Collected data
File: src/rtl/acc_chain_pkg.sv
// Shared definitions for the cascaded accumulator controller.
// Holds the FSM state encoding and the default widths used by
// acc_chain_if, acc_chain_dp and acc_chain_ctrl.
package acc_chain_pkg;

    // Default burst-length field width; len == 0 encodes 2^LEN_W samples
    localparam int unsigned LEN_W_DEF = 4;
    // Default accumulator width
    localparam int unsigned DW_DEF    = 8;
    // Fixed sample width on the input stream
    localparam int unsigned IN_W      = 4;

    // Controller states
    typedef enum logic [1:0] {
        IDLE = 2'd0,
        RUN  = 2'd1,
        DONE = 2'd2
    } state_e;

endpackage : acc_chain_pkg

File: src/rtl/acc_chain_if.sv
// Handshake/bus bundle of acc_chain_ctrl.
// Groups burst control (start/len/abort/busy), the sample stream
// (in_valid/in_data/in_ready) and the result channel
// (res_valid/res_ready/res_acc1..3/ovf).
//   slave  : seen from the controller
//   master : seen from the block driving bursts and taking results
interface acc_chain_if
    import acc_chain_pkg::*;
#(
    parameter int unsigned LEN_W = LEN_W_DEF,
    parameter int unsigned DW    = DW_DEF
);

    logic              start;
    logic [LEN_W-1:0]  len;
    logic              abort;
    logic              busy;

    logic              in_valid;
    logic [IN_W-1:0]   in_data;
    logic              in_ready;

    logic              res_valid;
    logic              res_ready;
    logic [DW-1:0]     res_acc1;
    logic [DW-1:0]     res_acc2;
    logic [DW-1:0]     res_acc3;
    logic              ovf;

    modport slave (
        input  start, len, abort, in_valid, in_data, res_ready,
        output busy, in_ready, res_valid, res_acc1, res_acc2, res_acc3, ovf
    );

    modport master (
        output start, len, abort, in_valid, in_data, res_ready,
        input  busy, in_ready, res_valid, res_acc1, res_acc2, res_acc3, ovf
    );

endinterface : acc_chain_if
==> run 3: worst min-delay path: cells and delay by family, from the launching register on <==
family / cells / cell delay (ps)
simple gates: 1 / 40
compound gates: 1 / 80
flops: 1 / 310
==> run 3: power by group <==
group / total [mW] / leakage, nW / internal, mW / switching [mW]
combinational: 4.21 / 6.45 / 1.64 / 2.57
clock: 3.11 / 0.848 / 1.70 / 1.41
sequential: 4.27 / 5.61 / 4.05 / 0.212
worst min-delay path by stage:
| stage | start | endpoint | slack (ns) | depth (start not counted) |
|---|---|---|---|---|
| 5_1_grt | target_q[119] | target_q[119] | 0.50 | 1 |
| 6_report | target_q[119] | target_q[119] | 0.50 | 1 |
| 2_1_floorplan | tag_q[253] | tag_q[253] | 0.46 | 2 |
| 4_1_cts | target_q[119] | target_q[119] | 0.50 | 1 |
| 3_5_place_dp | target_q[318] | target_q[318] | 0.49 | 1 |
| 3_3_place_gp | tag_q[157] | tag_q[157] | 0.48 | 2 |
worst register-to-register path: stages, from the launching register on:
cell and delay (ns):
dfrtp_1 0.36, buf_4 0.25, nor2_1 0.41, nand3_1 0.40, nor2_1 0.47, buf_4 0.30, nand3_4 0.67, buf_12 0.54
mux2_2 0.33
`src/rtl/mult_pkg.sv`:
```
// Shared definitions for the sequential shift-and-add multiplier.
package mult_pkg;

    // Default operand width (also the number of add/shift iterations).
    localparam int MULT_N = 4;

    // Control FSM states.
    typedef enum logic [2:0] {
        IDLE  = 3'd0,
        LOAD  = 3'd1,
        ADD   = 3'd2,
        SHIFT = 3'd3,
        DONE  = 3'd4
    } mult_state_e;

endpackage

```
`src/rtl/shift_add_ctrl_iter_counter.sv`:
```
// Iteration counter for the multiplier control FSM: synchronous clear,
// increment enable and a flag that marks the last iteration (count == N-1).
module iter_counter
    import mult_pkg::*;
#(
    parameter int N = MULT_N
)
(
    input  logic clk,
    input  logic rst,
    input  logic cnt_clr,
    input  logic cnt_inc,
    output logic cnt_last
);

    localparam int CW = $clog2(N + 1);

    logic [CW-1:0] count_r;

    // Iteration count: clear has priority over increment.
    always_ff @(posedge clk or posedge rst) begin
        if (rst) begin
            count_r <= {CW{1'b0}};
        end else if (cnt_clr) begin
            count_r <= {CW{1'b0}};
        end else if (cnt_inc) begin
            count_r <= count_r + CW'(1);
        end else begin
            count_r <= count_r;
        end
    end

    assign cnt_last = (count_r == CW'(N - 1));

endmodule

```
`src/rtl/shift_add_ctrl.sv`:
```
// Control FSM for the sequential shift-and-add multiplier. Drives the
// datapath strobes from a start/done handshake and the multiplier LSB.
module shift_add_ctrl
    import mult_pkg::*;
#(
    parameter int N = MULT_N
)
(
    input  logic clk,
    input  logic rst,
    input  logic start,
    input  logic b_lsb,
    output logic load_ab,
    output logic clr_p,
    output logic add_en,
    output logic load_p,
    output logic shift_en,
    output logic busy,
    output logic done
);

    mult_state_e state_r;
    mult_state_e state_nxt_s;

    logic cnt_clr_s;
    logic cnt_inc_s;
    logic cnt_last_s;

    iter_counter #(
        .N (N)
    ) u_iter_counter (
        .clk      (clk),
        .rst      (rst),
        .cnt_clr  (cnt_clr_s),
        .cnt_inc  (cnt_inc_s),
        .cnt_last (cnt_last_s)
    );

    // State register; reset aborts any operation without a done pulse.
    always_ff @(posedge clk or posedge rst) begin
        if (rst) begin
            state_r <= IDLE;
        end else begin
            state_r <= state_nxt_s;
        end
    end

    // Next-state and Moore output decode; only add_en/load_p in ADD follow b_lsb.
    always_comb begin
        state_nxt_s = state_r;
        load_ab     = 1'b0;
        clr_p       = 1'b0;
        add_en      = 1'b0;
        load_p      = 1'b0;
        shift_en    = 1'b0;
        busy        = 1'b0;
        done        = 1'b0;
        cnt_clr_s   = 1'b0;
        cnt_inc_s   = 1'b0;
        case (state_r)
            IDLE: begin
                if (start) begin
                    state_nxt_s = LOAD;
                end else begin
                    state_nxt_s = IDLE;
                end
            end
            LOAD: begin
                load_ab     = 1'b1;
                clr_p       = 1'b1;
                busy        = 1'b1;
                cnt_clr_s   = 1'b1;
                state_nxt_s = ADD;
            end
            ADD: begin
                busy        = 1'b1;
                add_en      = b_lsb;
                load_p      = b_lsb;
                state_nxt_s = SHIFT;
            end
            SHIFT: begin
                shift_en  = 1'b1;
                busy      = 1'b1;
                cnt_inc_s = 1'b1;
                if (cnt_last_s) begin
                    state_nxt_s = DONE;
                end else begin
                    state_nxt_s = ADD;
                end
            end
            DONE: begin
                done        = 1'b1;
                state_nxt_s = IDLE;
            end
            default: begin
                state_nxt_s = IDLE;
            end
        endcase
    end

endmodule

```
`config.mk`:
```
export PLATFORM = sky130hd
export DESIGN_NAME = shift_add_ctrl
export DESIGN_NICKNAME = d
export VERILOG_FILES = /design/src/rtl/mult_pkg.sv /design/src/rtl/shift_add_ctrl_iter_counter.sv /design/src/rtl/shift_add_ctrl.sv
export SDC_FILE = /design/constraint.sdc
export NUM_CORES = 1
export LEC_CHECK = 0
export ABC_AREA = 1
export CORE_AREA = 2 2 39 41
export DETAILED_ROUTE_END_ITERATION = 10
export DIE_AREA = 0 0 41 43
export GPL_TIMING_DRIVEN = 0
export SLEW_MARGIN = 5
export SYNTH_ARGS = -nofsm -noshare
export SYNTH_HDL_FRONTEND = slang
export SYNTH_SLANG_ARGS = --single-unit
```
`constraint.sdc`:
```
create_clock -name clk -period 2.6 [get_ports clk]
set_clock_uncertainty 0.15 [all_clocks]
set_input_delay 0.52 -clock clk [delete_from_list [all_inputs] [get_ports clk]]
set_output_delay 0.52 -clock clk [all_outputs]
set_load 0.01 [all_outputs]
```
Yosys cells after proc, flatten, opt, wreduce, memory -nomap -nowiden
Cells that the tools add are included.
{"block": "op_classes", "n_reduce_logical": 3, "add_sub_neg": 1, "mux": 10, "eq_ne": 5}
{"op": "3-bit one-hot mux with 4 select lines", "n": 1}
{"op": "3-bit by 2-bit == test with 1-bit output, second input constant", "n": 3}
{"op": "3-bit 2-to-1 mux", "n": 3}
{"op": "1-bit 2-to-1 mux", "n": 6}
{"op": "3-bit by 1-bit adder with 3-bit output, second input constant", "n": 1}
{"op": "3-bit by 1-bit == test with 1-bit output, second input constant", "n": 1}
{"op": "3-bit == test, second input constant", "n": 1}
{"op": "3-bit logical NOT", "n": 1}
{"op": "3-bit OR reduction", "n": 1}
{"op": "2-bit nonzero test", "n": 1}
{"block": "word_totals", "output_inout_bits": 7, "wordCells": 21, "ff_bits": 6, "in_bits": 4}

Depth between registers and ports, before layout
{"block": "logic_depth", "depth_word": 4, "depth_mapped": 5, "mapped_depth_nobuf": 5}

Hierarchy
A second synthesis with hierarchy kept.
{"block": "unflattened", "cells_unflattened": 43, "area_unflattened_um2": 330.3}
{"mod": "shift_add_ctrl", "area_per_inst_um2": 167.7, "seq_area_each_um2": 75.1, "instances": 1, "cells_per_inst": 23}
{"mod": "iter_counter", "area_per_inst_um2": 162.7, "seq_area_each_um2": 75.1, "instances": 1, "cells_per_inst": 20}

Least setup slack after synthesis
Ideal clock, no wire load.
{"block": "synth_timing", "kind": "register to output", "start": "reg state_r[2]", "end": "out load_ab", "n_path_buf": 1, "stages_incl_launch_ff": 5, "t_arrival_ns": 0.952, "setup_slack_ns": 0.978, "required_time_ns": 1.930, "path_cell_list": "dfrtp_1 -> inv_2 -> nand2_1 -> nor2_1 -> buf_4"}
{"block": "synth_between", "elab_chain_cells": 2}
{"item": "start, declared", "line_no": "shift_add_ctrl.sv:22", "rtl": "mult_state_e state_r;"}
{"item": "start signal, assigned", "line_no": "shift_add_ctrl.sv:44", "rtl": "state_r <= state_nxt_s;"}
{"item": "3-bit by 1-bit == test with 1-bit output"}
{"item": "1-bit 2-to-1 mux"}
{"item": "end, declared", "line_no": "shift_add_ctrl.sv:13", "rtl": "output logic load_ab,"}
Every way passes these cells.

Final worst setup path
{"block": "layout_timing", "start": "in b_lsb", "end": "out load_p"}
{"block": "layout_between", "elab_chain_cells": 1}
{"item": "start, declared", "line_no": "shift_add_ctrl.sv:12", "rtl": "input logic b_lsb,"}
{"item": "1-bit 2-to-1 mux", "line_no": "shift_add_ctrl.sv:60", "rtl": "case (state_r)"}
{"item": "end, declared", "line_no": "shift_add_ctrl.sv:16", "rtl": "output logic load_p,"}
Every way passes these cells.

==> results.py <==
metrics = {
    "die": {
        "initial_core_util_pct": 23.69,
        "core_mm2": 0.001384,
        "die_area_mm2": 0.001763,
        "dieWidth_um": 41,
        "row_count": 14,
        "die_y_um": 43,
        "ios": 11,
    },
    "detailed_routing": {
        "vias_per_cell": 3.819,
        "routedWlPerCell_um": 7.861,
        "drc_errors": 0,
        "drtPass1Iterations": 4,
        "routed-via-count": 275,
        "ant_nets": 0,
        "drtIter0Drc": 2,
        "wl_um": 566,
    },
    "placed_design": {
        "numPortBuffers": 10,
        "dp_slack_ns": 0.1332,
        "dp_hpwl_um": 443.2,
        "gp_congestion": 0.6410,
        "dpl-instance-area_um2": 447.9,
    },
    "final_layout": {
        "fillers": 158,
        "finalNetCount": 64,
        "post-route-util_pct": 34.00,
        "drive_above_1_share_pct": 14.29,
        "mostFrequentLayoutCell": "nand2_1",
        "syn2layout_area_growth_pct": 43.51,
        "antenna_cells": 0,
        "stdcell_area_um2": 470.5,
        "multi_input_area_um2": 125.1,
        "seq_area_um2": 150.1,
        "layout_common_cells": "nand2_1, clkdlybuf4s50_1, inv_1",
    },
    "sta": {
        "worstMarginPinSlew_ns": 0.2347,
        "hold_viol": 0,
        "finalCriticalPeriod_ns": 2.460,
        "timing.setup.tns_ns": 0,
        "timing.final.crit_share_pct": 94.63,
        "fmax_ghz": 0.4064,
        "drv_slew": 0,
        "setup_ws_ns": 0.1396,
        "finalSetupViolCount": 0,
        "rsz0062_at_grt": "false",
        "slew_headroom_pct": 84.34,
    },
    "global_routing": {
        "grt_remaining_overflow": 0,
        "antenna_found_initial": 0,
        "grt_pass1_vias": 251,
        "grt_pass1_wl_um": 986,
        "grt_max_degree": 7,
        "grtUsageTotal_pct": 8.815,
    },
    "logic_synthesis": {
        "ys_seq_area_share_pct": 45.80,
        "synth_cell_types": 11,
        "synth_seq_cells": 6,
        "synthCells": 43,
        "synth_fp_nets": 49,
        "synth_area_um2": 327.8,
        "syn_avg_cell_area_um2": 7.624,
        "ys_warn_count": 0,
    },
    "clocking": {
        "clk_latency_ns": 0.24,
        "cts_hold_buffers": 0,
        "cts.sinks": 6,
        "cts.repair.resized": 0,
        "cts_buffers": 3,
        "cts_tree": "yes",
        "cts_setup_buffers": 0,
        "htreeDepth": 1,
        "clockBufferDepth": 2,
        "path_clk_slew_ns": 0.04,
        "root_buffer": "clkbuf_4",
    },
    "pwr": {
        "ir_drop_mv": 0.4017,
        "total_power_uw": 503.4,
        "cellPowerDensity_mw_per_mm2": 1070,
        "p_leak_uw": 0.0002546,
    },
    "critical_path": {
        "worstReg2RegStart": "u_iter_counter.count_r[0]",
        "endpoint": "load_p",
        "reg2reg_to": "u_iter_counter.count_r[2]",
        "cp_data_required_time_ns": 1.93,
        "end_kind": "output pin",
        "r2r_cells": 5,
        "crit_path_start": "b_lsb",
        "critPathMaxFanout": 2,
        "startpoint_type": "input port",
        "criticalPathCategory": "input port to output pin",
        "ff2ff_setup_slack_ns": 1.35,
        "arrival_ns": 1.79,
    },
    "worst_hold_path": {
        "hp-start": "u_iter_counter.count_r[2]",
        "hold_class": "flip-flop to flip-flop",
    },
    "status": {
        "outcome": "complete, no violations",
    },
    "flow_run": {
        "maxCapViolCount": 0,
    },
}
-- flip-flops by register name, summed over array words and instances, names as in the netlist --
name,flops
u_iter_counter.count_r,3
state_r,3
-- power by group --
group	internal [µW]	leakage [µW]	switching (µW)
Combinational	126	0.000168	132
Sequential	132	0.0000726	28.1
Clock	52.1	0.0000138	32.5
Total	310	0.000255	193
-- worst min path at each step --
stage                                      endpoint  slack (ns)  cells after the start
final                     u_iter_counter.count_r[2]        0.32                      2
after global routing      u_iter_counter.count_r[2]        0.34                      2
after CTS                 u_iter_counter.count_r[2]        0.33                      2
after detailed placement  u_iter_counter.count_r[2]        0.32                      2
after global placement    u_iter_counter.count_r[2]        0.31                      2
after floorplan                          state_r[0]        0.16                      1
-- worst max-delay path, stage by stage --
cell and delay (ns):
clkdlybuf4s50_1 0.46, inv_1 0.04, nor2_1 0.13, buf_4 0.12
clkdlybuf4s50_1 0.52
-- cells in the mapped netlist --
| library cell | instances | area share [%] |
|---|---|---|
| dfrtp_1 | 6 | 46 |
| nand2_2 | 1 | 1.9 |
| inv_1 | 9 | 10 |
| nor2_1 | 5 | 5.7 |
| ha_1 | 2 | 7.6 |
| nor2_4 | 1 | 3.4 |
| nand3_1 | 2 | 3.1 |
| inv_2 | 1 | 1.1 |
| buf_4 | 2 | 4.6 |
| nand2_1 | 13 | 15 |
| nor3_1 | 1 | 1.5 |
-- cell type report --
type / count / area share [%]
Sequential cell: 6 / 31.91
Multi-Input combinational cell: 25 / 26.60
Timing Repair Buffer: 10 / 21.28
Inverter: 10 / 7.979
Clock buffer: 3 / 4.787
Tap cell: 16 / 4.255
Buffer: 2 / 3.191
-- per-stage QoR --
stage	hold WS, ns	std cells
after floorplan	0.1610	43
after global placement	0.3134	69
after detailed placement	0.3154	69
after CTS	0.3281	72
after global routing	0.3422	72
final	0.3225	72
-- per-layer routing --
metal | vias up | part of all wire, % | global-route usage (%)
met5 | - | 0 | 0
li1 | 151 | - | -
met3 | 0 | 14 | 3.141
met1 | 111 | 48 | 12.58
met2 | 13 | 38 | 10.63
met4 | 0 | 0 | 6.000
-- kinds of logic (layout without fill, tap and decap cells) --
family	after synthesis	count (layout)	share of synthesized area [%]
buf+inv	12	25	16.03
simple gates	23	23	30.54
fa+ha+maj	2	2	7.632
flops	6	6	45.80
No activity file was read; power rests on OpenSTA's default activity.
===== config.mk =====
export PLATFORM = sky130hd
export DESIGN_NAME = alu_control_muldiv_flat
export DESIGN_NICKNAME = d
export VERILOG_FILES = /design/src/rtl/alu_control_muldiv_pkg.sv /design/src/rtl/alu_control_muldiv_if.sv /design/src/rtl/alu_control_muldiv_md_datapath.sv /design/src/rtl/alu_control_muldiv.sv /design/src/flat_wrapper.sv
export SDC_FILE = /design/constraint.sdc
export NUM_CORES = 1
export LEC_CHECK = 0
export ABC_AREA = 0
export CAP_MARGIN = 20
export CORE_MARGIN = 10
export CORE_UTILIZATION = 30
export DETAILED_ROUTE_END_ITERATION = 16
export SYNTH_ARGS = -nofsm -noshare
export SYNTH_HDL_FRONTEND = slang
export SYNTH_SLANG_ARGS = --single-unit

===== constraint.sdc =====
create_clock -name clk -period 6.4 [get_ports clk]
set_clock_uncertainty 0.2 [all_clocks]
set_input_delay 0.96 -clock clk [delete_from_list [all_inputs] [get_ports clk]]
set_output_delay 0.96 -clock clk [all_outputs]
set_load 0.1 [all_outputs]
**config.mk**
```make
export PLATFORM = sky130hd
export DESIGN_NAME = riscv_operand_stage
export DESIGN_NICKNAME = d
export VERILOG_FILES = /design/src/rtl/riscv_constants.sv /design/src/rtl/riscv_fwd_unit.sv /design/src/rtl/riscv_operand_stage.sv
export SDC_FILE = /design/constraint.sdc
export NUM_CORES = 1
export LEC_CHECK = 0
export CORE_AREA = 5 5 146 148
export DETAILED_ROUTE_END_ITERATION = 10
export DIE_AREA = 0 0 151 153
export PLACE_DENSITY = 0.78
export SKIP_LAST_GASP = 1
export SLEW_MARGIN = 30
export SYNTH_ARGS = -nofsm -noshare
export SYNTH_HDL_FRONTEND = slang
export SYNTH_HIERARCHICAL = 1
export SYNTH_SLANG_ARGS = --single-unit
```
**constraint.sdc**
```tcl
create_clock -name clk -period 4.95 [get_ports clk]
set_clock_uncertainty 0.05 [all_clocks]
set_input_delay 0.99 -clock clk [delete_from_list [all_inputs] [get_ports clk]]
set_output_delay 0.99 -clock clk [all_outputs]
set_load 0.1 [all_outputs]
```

Brief: From the records above, pull every line that carries the word "master".

Exercise response:
//   master : seen from the block driving bursts and taking results
    modport master (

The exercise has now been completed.